We determine the mean, equatorial, and polar radii of the Sun in the frequency range 18.1 – 26.1 GHz. We employed single-dish observations from the newly appointed Medicina Gavril Grueff Radio Telescope and the Sardinia Radio Telescope (SRT) in five years, from 2018 to mid-2023, in the framework of the SunDish project for solar monitoring. Two methods for calculating the radius at radio frequencies were employed and compared: the half-power, and the inflection point. To assess the quality of our radius determinations, we also analysed the possible degrading effects of the antenna beam pattern on our solar maps using two 2D models (ECB and 2GECB).
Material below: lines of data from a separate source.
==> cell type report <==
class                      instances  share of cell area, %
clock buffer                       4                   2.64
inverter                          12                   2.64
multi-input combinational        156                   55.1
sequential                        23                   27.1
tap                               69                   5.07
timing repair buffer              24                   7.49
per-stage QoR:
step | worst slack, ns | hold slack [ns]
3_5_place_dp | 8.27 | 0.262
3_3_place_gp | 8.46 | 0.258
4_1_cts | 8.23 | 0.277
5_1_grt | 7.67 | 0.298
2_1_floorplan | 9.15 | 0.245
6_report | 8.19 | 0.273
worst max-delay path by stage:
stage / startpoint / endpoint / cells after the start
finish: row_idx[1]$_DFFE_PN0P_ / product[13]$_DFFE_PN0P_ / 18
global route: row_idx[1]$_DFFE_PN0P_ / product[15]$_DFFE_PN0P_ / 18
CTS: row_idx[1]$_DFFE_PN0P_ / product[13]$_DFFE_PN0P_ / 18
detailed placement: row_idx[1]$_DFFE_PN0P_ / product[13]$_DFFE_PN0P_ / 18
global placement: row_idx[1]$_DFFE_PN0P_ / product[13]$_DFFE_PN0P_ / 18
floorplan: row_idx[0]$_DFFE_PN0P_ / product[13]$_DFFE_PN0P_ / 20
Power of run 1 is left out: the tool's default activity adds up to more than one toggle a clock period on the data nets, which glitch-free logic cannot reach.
File: config.mk
export PLATFORM = sky130hd
export DESIGN_NAME = turret_aim_ctrl_flat
export DESIGN_NICKNAME = d
export VERILOG_FILES = /design/src/rtl/turret_aim_ctrl_if.sv /design/src/rtl/turret_aim_ctrl.sv /design/src/flat_wrapper.sv
export SDC_FILE = /design/constraint.sdc
export NUM_CORES = 1
export LEC_CHECK = 0
export CORE_MARGIN = 3
export CORE_UTILIZATION = 36
export CTS_BUF_LIST = sky130_fd_sc_hd__clkbuf_4
export CTS_CLUSTER_DIAMETER = 50
export DETAILED_ROUTE_END_ITERATION = 6
export PLACE_DENSITY = 0.95
export SYNTH_ARGS = -nofsm -noshare
export SYNTH_HDL_FRONTEND = slang
export SYNTH_SLANG_ARGS = --single-unit
export TNS_END_PERCENT = 100
File: constraint.sdc
create_clock -name Clk -period 4.3 [get_ports Clk]
set_clock_uncertainty 0.05 [all_clocks]
set_input_delay 0.645 -clock Clk [delete_from_list [all_inputs] [get_ports Clk]]
set_output_delay 0.645 -clock Clk [all_outputs]
set_load 0.005 [all_outputs]
File: src/rtl/turret_aim_ctrl_if.sv
// Bundle of keyboard, timebase, motion-table and aim-output signals for turret_aim_ctrl.
// master: keyboard/table side; slave: the aim controller.
interface turret_aim_ctrl_if #(
    parameter int unsigned N_ANGLES = 9,
    parameter int unsigned VEC_W    = 10,
    parameter int unsigned IDX_W    = (N_ANGLES > 1) ? $clog2(N_ANGLES) : 1
);
    logic                      frame_tick;
    logic [7:0]                keycode;
    logic [N_ANGLES*VEC_W-1:0] mot_x_tbl;
    logic [N_ANGLES*VEC_W-1:0] mot_y_tbl;
    logic [IDX_W-1:0]          angle_idx;
    logic [N_ANGLES-1:0]       angle_onehot;
    logic [VEC_W-1:0]          motion_x;
    logic [VEC_W-1:0]          motion_y;
    logic                      step_pulse;
    logic                      limit_pulse;

    modport master (
        output frame_tick, keycode, mot_x_tbl, mot_y_tbl,
        input  angle_idx, angle_onehot, motion_x, motion_y, step_pulse, limit_pulse
    );

    modport slave (
        input  frame_tick, keycode, mot_x_tbl, mot_y_tbl,
        output angle_idx, angle_onehot, motion_x, motion_y, step_pulse, limit_pulse
    );
endinterface

File: src/rtl/turret_aim_ctrl.sv
// Turret angle controller: keycode presses and hold-to-repeat step an angle index,
// which selects a one-hot sprite vector and a bullet motion vector from a table.
module turret_aim_ctrl #(
    parameter int unsigned N_ANGLES    = 9,
    parameter int unsigned HOME_IDX    = 4,
    parameter logic [7:0]  KEY_INC     = 8'h51,
    parameter logic [7:0]  KEY_DEC     = 8'h52,
    parameter logic [7:0]  KEY_HOME    = 8'h4A,
    parameter bit          WRAP        = 1'b0,
    parameter int unsigned REPEAT_DLY  = 30,
    parameter int unsigned REPEAT_RATE = 8,
    parameter int unsigned VEC_W       = 10
) (
    input  logic              Clk,
    input  logic              Reset,
    turret_aim_ctrl_if.slave  bus
);
    localparam int unsigned IDX_W   = (N_ANGLES > 1) ? $clog2(N_ANGLES) : 1;
    localparam int unsigned CNT_MAX = (REPEAT_DLY > REPEAT_RATE) ? REPEAT_DLY : REPEAT_RATE;
    localparam int unsigned CNT_W   = $clog2(CNT_MAX + 1);

    localparam logic [IDX_W-1:0] HOME      = IDX_W'(HOME_IDX);
    localparam logic [IDX_W-1:0] LAST      = IDX_W'(N_ANGLES - 1);
    localparam logic [CNT_W-1:0] DLY_LAST  = CNT_W'(REPEAT_DLY - 1);
    localparam logic [CNT_W-1:0] RATE_LAST = CNT_W'(REPEAT_RATE - 1);

    typedef enum logic [1:0] {StIdle, StHoldDly, StHoldRpt} state_e;

    state_e              state_q, state_d;
    logic [CNT_W-1:0]    cnt_q, cnt_d;
    logic [IDX_W-1:0]    idx_q, idx_d;
    logic [N_ANGLES-1:0] onehot_q, onehot_d;
    logic [7:0]          key_prev_q;
    logic                step_q, step_d;
    logic                limit_q, limit_d;

    logic is_inc, is_dec, is_home, is_step_key, press, do_step, cnt_wrap;

    assign is_inc      = (bus.keycode == KEY_INC);
    assign is_dec      = (bus.keycode == KEY_DEC);
    assign is_home     = (bus.keycode == KEY_HOME);
    assign is_step_key = is_inc | is_dec;
    // A press is a recognised key that differs from last cycle's keycode, so INC<->DEC
    // without an intervening release also counts as a fresh press.
    assign press       = (is_step_key | is_home) && (bus.keycode != key_prev_q);
    assign cnt_wrap    = (state_q == StHoldDly) ? (cnt_q == DLY_LAST) : (cnt_q == RATE_LAST);

    // Next-state: hold FSM, repeat counter, index arithmetic and event pulses.
    always_comb begin
        state_d = state_q;
        cnt_d   = cnt_q;
        idx_d   = idx_q;
        step_d  = 1'b0;
        limit_d = 1'b0;
        do_step = 1'b0;

        if (press && is_step_key) begin
            // Press beats a coincident frame_tick.
            do_step = 1'b1;
            cnt_d   = '0;
            state_d = StHoldDly;
        end else if (press && is_home) begin
            idx_d   = HOME;
            step_d  = (idx_q != HOME);
            cnt_d   = '0;
            state_d = StIdle;
        end else if (!is_step_key) begin
            cnt_d   = '0;
            state_d = StIdle;
        end else if (bus.frame_tick && (state_q != StIdle)) begin
            if (cnt_wrap) begin
                do_step = 1'b1;
                cnt_d   = '0;
                state_d = StHoldRpt;
            end else begin
                cnt_d = cnt_q + CNT_W'(1);
            end
        end

        if (do_step) begin
            if (is_inc) begin
                if (idx_q == LAST) begin
                    if (WRAP) begin
                        idx_d  = '0;
                        step_d = 1'b1;
                    end else begin
                        limit_d = 1'b1;
                    end
                end else begin
                    idx_d  = idx_q + IDX_W'(1);
                    step_d = 1'b1;
                end
            end else begin
                if (idx_q == '0) begin
                    if (WRAP) begin
                        idx_d  = LAST;
                        step_d = 1'b1;
                    end else begin
                        limit_d = 1'b1;
                    end
                end else begin
                    idx_d  = idx_q - IDX_W'(1);
                    step_d = 1'b1;
                end
            end
        end

        onehot_d = '0;
        for (int i = 0; i < N_ANGLES; i++) begin
            onehot_d[i] = (idx_d == IDX_W'(i));
        end
    end

    // State registers; reset parks the turret at home in IDLE.
    always_ff @(posedge Clk or negedge Reset) begin
        if (!Reset) begin
            state_q    <= StIdle;
            cnt_q      <= '0;
            idx_q      <= HOME;
            onehot_q   <= N_ANGLES'(1) << HOME_IDX;
            key_prev_q <= 8'h00;
            step_q     <= 1'b0;
            limit_q    <= 1'b0;
        end else begin
            state_q    <= state_d;
            cnt_q      <= cnt_d;
            idx_q      <= idx_d;
            onehot_q   <= onehot_d;
            key_prev_q <= bus.keycode;
            step_q     <= step_d;
            limit_q    <= limit_d;
        end
    end

    // Motion vector lookup follows the table combinationally from the registered index.
    logic [VEC_W-1:0] motion_x, motion_y;
    always_comb begin
        motion_x = '0;
        motion_y = '0;
        for (int i = 0; i < N_ANGLES; i++) begin
            if (idx_q == IDX_W'(i)) begin
                motion_x = bus.mot_x_tbl[i*VEC_W +: VEC_W];
                motion_y = bus.mot_y_tbl[i*VEC_W +: VEC_W];
            end
        end
    end

    assign bus.angle_idx    = idx_q;
    assign bus.angle_onehot = onehot_q;
    assign bus.motion_x     = motion_x;
    assign bus.motion_y     = motion_y;
    assign bus.step_pulse   = step_q;
    assign bus.limit_pulse  = limit_q;
endmodule

File: src/flat_wrapper.sv
// flat-port wrapper written by rule: the top's interface ports become plain ports
module turret_aim_ctrl_flat 
#(
    parameter int unsigned N_ANGLES    = 9,
    parameter int unsigned HOME_IDX    = 4,
    parameter logic [7:0]  KEY_INC     = 8'h51,
    parameter logic [7:0]  KEY_DEC     = 8'h52,
    parameter logic [7:0]  KEY_HOME    = 8'h4A,
    parameter bit          WRAP        = 1'b0,
    parameter int unsigned REPEAT_DLY  = 30,
    parameter int unsigned REPEAT_RATE = 8,
    parameter int unsigned VEC_W       = 10
)
  (Clk, Reset, bus_frame_tick, bus_keycode, bus_mot_x_tbl, bus_mot_y_tbl, bus_angle_idx, bus_angle_onehot, bus_motion_x, bus_motion_y, bus_step_pulse, bus_limit_pulse);
  turret_aim_ctrl_if #(.N_ANGLES(N_ANGLES), .VEC_W(VEC_W)) bus_i ();
  input  logic Clk;
  input  logic Reset;
  input wire logic [$bits(bus_i.frame_tick)-1:0] bus_frame_tick;
  input wire logic [$bits(bus_i.keycode)-1:0] bus_keycode;
  input wire logic [$bits(bus_i.mot_x_tbl)-1:0] bus_mot_x_tbl;
  input wire logic [$bits(bus_i.mot_y_tbl)-1:0] bus_mot_y_tbl;
  output wire logic [$bits(bus_i.angle_idx)-1:0] bus_angle_idx;
  output wire logic [$bits(bus_i.angle_onehot)-1:0] bus_angle_onehot;
  output wire logic [$bits(bus_i.motion_x)-1:0] bus_motion_x;
  output wire logic [$bits(bus_i.motion_y)-1:0] bus_motion_y;
  output wire logic [$bits(bus_i.step_pulse)-1:0] bus_step_pulse;
  output wire logic [$bits(bus_i.limit_pulse)-1:0] bus_limit_pulse;
  assign bus_i.frame_tick = bus_frame_tick;
  assign bus_i.keycode = bus_keycode;
  assign bus_i.mot_x_tbl = bus_mot_x_tbl;
  assign bus_i.mot_y_tbl = bus_mot_y_tbl;
  assign bus_angle_idx = bus_i.angle_idx;
  assign bus_angle_onehot = bus_i.angle_onehot;
  assign bus_motion_x = bus_i.motion_x;
  assign bus_motion_y = bus_i.motion_y;
  assign bus_step_pulse = bus_i.step_pulse;
  assign bus_limit_pulse = bus_i.limit_pulse;
  turret_aim_ctrl #(.N_ANGLES(N_ANGLES), .HOME_IDX(HOME_IDX), .KEY_INC(KEY_INC), .KEY_DEC(KEY_DEC), .KEY_HOME(KEY_HOME), .WRAP(WRAP), .REPEAT_DLY(REPEAT_DLY), .REPEAT_RATE(REPEAT_RATE), .VEC_W(VEC_W)) u_core (.Clk(Clk), .Reset(Reset), .bus(bus_i));
endmodule
* Yosys cells after proc, flatten, opt, wreduce, memory -nomap -nowiden
Index checks and enable logic that the tools add are counted.
** Word-level totals
- Register bits after elaboration :: 30
- Output and inout bits :: 35
- Input bits :: 191
** Operators by class
- $add $sub $neg :: 3
- Bitwise logic cells :: 2
- Mux-type cells :: 50
- Reduce and logical (&&, ||, !) cells :: 8
- Equality and inequality tests :: 26
** Operators by type and width (number)
- two-way mux 10 bit :: 18
- equality test 4 x 3 -> 1 bit, second input constant :: 8
- two-way mux 5 bit :: 5
- equality test 8 x 7 -> 1 bit, second input constant :: 3
- two-way mux 4 bit :: 6
- equality test 4 x 2 -> 1 bit, second input constant :: 4
- two-way mux 1 bit :: 16
- two-way mux 2 bit :: 5
- equality test 4 x 1 -> 1 bit, second input constant :: 2
- equality test 4 bit, second input constant :: 2
- logical NOT 4 bit :: 2
- != test 4 bit, second input constant :: 2
- != test 8 bit :: 1
- adder 5 x 1 -> 5 bit, second input constant :: 1
- equality test 5 x 3 -> 1 bit, second input constant :: 1
- equality test 5 bit, second input constant :: 1
- adder 4 x 1 -> 4 bit, second input constant :: 1
- logical AND 1 bit :: 4
- != test 4 x 3 -> 1 bit, second input constant :: 1
- subtractor 4 x 1 -> 4 bit, second input constant :: 1
- equality test 2 x 1 -> 1 bit, second input constant :: 1
- bitwise OR 1 bit :: 2
- AND reduction 2 bit :: 1
- nonzero test 2 bit :: 1

* Logic depth before layout (Yosys ltp)
Gate-level depths: netlist of the first run.
- Word-level depth :: 11
- Gate-level depth with buffers :: 10

* Worst setup path after synthesis of the first run
No wires, ideal clock.
- Kind :: reg-to-output
- Start :: register u_core.idx_q[0], in the netlist u_core.bus.angle_idx[0]
- End :: output port bus_motion_x[0]
- Cell stages (with the launch flop) :: 11
- Setup slack :: 1.382 ns
- Data arrival time :: 2.223 ns
- Cell sequence :: dfrtp_1 > inv_1 > ha_1 > clkbuf_1 > nand2_1 > nor2_1 > clkbuf_1 > a221oi_1 > o21ai_0 > o21ai_0 > a2111oi_0
** On the way
- Cells in the longest elaborated chain, start to end :: 10
** RTL lines
- from (decl) :: RTL line turret_aim_ctrl.sv:31 : logic [IDX_W-1:0] idx_q, idx_d;
- from (signal assigned) :: RTL line turret_aim_ctrl.sv:127 : idx_q <= idx_d;
- logical NOT 4 bit :: RTL line turret_aim_ctrl.sv:141 : if (idx_q == IDX_W'(i)) begin
- two-way mux 10 bit (8 in a row) :: RTL line turret_aim_ctrl.sv:141
- two-way mux 10 bit * :: RTL line turret_aim_ctrl.sv:141
- to (decl) :: RTL line flat_wrapper.sv:24 : output wire logic [$bits(bus_i.motion_x)-1:0] bus_motion_x;
Mark *: on every way between the ends. The rest lies on a longest branch, timed or not.

* Final worst setup path of the first run
- Start :: register u_core.idx_q[0], in the netlist u_core.bus.angle_idx[0]
- End :: output port bus_motion_x[9]
Same word-level chain as after synthesis.

==> flow_metrics.tcl, run 1 <==
set metrics [dict create \
    cts-root-buf "clkbuf_4" \
    r2r_cells 8 \
    multi_input_area_sq_um 1860 \
    critPathLaunch "u_core.bus.angle_idx[0]$_DFF_PN0_" \
    clk_latency_ns 0.34 \
    ys_seq_elements 30 \
    r2r_setup_slack_ns 1.41 \
    die-area_sq_um 8510 \
    fillCellCount 539 \
    min_from "u_core.state_q[1]$_DFFE_PN0P_" \
    cts_setup_buffers 0 \
    crit_type "flip-flop to primary output" \
    die_x_microns 92.2 \
    antenna_found_initial 1 \
    htree_levels 2 \
    status "completed" \
    min_path_type "flip-flop to flip-flop" \
    grt_overflow 0 \
    tns_ns 0 \
    hold_depth 2 \
    critPathArrivalTime_ns 3.52 \
    netlist.area_leader.share_pct 26.2 \
    ant_nets 0 \
    place_hpwl_mm 12.1 \
    grt_pass1_wl_mm 22.4 \
    finalSetupViolCount 0 \
    finalMaxSlewViolations 0 \
    io_buffer_count 225 \
    final_common_cell "clkdlybuf4s50_1" \
    postLayoutCellArea_sq_um 5220 \
    grt_pass1_vias 4144 \
    rows 30 \
    cts.sinks 30 \
    grt_max_degree 29 \
    yosys_warnings 0 \
    vias 4105 \
    nNetsFinal 771 \
    critPathCaptureType "primary output" \
    synth_area_sq_um 2680 \
    drive_gt1_share_pct 10.1 \
    clockBufferDepth 2 \
    fmax_mhz 237 \
    mostFrequentLayoutCells "225 x clkdlybuf4s50_1, 54 x nor2_1, 45 x o21ai_0, 39 x o22ai_1, 28 x dfrtp_1" \
    ys_types 50 \
    place_area_sq_um 5100 \
    dieHeight_microns 92.2 \
    critPathMaxFanout 20 \
    start_util_pct 38.1 \
    total_power_w 0.00226 \
    startpoint_type "flip-flop" \
    ir_drop_uv 291 \
    routed_wl_mm 14.9 \
    tightest_slew_ns 1.22 \
    track_usage_pct 33.9 \
    fin_crit_sh_pct 98.1 \
    synthCells 348 \
    wl_per_cell_microns 22.1 \
    firstDrtPassIters 5 \
    power.leakage_nw 1.94 \
    yosysSeqAreaShare_pct 28.1 \
    critical_path_required_ns 3.61 \
    io_pins 226 \
    clk_pin_slew_worst_paths_ns 0.09 \
    synth_edf_count 0 \
    cts_tree "yes" \
    vias_per_cell 6.11 \
    drc 0 \
    area_growth_pct 95.0 \
    syn_area_per_cell_sq_um 7.69 \
    drv_cap 0 \
    drtIter0Drc 280 \
    regArea_sq_um 753 \
    cts-buffers-inserted 5 \
    synth_top_area_cell "dfrtp_1" \
    gp_congestion 0.973 \
    hold_viol 0 \
    synthesis.nets 545 \
    maxSlewHeadroom_pct 18.7 \
    r2r-start "u_core.state_q[0]$_DFFE_PN0P_" \
    powerDensity_nw_per_um2 433 \
    core_sq_um 7020 \
    fin_crit_ns 4.22 \
    synthTopCellsByArea "dfrtp_1 26%, o22ai_1 9.1%, o21ai_0 8.6%" \
    async_reset_ff_share_pct 100 \
    synth_flop_cell "dfrtp_1" \
]
flip-flops by register name, summed over array words and instances (netlist names):
signal                   flops
u_core.bus.limit_pulse       1
u_core.state_q               2
u_core.cnt_q                 5
u_core.bus.angle_idx         4
u_core.key_prev_q            8
u_core.bus.step_pulse        1
u_core.bus.angle_onehot      9
metrics by stage:
step / setup slack, ns / hold WS [ns] / instances / utilization, %
2_1_floorplan: 1.38 / 0.299 / 348 / -
3_3_place_gp: 0.243 / 0.443 / 663 / 72.7
3_5_place_dp: 0.185 / 0.467 / 663 / 72.7
4_1_cts: 0.0154 / 0.487 / 671 / 73.6
5_1_grt: -0.0185 / 0.510 / 672 / 74.4
6_report: 0.0813 / 0.490 / 672 / 74.4
cells in the mapped netlist, drive strengths merged, types with 4 or more instances:
master,n
nor2,54
o21ai,48
o22ai,39
dfrtp,28
clkbuf,26
a2111oi,20
a221oi,20
nand2,19
a21oi,10
xnor2,10
nor3,9
ha,6
inv,6
nand3,5
nand2b,4
nor4,4
report_power, final:
group	total [W]	leakage, nW	switching [W]	internal, W
combinational	0.00173	1.52	0.000814	0.000913
clock	0.000179	0.0368	0.0000946	0.0000839
sequential	0.000354	0.384	0.0000362	0.000318
worst paths after layout:
check,end
min in group asynchronous,u_core.key_prev_q[4]$_DFF_PN0_
max in group asynchronous,u_core.bus.angle_onehot[3]$_DFF_PN0_
worst max-delay path,bus_motion_x[9]
worst min-delay path,u_core.state_q[1]$_DFFE_PN0P_
worst min register to register,u_core.state_q[1]$_DFFE_PN0P_
worst max register to register,u_core.bus.angle_onehot[8]$_DFF_PN0_
timing repair:
item	4_1_cts	5_1_grt
hold buffers	0	0
endpoints found under the setup margin	1	17
resized for setup	2	20
final cells by class:
| cell class | instances | area share (%) |
|---|---|---|
| antenna | 1 | 0.0479 |
| timing repair buffer | 245 | 46.1 |
| clock buffer | 8 | 1.15 |
| inverter | 6 | 0.431 |
| multi-input combinational | 286 | 35.6 |
| tap | 96 | 2.30 |
| sequential | 30 | 14.4 |
per-layer routing:
metal / vias up / share of wire [%] / global-route usage (%)
li1: 1804 / - / -
met1: 1917 / 34 / 37.9
met2: 328 / 53 / 62.3
met3: 56 / 9.3 / 6.48
met4: 0 / 4.6 / 13.9
met5: - / 0 / 0
cells by family after synthesis:
kind of cell,after synthesis,share of synthesized area (%)
multiplexers,2,0.794
buffers and inverters,32,4.49
adder cells (fa/ha/maj),6,2.80
XOR/XNOR,13,4.25
flip-flops,30,28.1
AND/OR/NAND/NOR,118,23.1
AO/OA/AOI/OAI,147,36.4
worst max-delay path, cell delays in order, from the launching register on:
cell	delay [ns]
dfrtp_1	0.50
inv_1	0.17
ha_2	0.27
nand2_1	0.13
nor2_1	0.15
buf_6	0.22
a221oi_1	0.11
o21ai_0	0.29
o21ai_0	0.18
a2111oi_2	0.55
clkdlybuf4s50_1	0.60
Note: power is estimated with default switching activity, not from simulation.
==> run 2, diff against run 1 <==
- CAP_MARGIN: default -> 0
- PLACE_DENSITY: 0.95 -> 0.9
==> run 2 against run 1 <==
Register-to-register slack gained 0.29 ns. Final cell count shrank 0.74%. Worst hold slack lost 0.0053 ns. Combinational power shrank 5%. First-iteration DRC count shrank 9.6%. Critical endpoint is now bus_motion_x[0].
==> flow_metrics.tcl, run 2 (synthesis results as in run 1) <==
set metrics [dict create \
    cts-buffers-inserted 5 \
    path_depth 9 \
    drv_cap 0 \
    crit_family "buffers and inverters" \
    critPathMaxFanout 11 \
    vias_per_cell 5.81 \
    rsz0062_at_grt "no" \
    die-area_sq_um 8510 \
    fillCellCount 560 \
    tns_ns 0 \
    total_power_w 0.00216 \
    fin_crit_sh_pct 94.5 \
    gp_congestion 1.01 \
    critPathCaptureType "primary output" \
    grt_pass1_vias 3971 \
    core_sq_um 7020 \
    io_buffer_count 225 \
    antenna_found_initial 0 \
    finalMaxSlewViolations 0 \
    critPathLaunch "u_core.bus.angle_idx[0]$_DFF_PN0_" \
    htree_levels 2 \
    vias 3876 \
    cts-root-buf "clkbuf_4" \
    path_cells "inv_1 > ha_1 > and2_2 > buf_4 > a221oi_1 > o21ai_0 > o21ai_0 > a2111oi_1 > clkdlybuf4s50_1" \
    io_pins 226 \
    fmax_mhz 246 \
    slowest_stage "a2111oi_1" \
    cpPeakStageDelay_ns 0.62 \
    drtIter0Drc 253 \
    crit_type "flip-flop to primary output" \
    finalSetupViolCount 0 \
    fin_crit_ns 4.06 \
    startpoint_type "flip-flop" \
    hold_viol 0 \
    placed_cells 659 \
    wl_per_cell_microns 20.2 \
    r2r_cells 7 \
    r2r-end "u_core.bus.angle_onehot[5]$_DFF_PN0_" \
    status "completed" \
    mostFrequentLayoutCells "225 x clkdlybuf4s50_1, 53 x nor2_1, 46 x o21ai_0, 39 x o22ai_1, 28 x dfrtp_1" \
    min_path_type "flip-flop to flip-flop" \
    cts.sinks 30 \
    place_hpwl_mm 11.2 \
    r2r_setup_slack_ns 1.70 \
    die_x_microns 92.2 \
    critPathCapture "bus_motion_x[0]" \
    crit_buf_inv 3 \
    cpMostUsedCell "o21ai_0" \
    firstDrtPassIters 7 \
    rows 30 \
    area_growth_pct 93.1 \
    critical_path_required_ns 3.61 \
    largest_register_ffs 9 \
    drc 0 \
    clk_pin_slew_worst_paths_ns 0.09 \
    nNetsFinal 767 \
    maxSlewHeadroom_pct 37.2 \
    clk_latency_ns 0.33 \
    track_usage_pct 30.9 \
    clockBufferDepth 2 \
    r2r-start "u_core.state_q[0]$_DFFE_PN0P_" \
    cts_tree "yes" \
    grt_overflow 0 \
    ir_drop_uv 266 \
    tightest_slew_ns 0.939 \
    powerDensity_nw_per_um2 417 \
    routed_wl_mm 13.5 \
    critPathArrivalTime_ns 3.37 \
    start_util_pct 38.1 \
    power.leakage_nw 1.91 \
    grt_max_degree 23 \
    final_cells 667 \
    dieHeight_microns 92.2 \
    drive_gt1_share_pct 8.93 \
    grt_pass1_wl_mm 20.5 \
    final_common_cell "clkdlybuf4s50_1" \
    n_antenna_cell 0 \
    cts_setup_buffers 0 \
    ant_nets 0 \
]
## run 2: changes by cell type in the layout (fill, tap and decap cells not counted), moves of 2 or more
cell / before / now
a2111oi_0: 10 / 13
buf_4: 19 / 15
a2111oi_2: 6 / 1
clkbuf_4: 8 / 6
a2111oi_1: 4 / 6
and2_1: 2 / 0
## run 2: how the worst min path moves through the flow
stage | startpoint | endpoint | slack [ns] | cells past startpoint
3_5_place_dp | u_core.state_q[1]$_DFFE_PN0P_ | u_core.state_q[1]$_DFFE_PN0P_ | 0.46 | 2
5_1_grt | u_core.state_q[1]$_DFFE_PN0P_ | u_core.state_q[1]$_DFFE_PN0P_ | 0.54 | 2
6_report | u_core.state_q[1]$_DFFE_PN0P_ | u_core.state_q[1]$_DFFE_PN0P_ | 0.48 | 2
4_1_cts | u_core.state_q[1]$_DFFE_PN0P_ | u_core.state_q[1]$_DFFE_PN0P_ | 0.48 | 2
2_1_floorplan | Reset | u_core.bus.angle_idx[0]$_DFF_PN0_ | 0.30 | 0
3_3_place_gp | u_core.state_q[1]$_DFFE_PN0P_ | u_core.state_q[1]$_DFFE_PN0P_ | 0.44 | 2
## run 2: final cells by class
class	count	area, sq um	share of cell area, %
well taps	96	120	2.32
repair buffers	241	2380	46.1
clock buffers	6	45.0	0.871
inverters	6	22.5	0.436
multi-input cells	286	1840	35.5
clock inverters	2	8.76	0.169
flip-flops and latches	30	753	14.6
## run 2: stage by stage
stage	utilization, %	hold slack [ns]	worst slack [ns]	area, sq um
floorplan	-	0.299	1.38	2680
global placement	72.4	0.444	0.303	5080
detailed placement	72.4	0.464	0.204	5080
CTS	73.2	0.485	0.00123	5140
global route	73.7	0.538	0.00897	5170
finish	73.7	0.484	0.237	5170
We carried out a correlation analysis with the evolution of the solar cycle by calculating Pearson’s correlation coefficient ρ in the 13-month running means. We obtained several values for the solar radius, ranging between 959 and 994 arcsec, and ρ, with typical errors of a few arcseconds. These values constrain the correlation between the solar radius and solar activity, and they allow us to estimate the level of solar prolatness in the centimeter frequency range. Our measurements are consistent with the values reported in the literature, and they provide refined estimates in the centimeter range. The results suggest a weak prolateness of the solar limb (equatorial radius > polar radius), although the equatorial and polar radii are statistically compatible within 3σ errors.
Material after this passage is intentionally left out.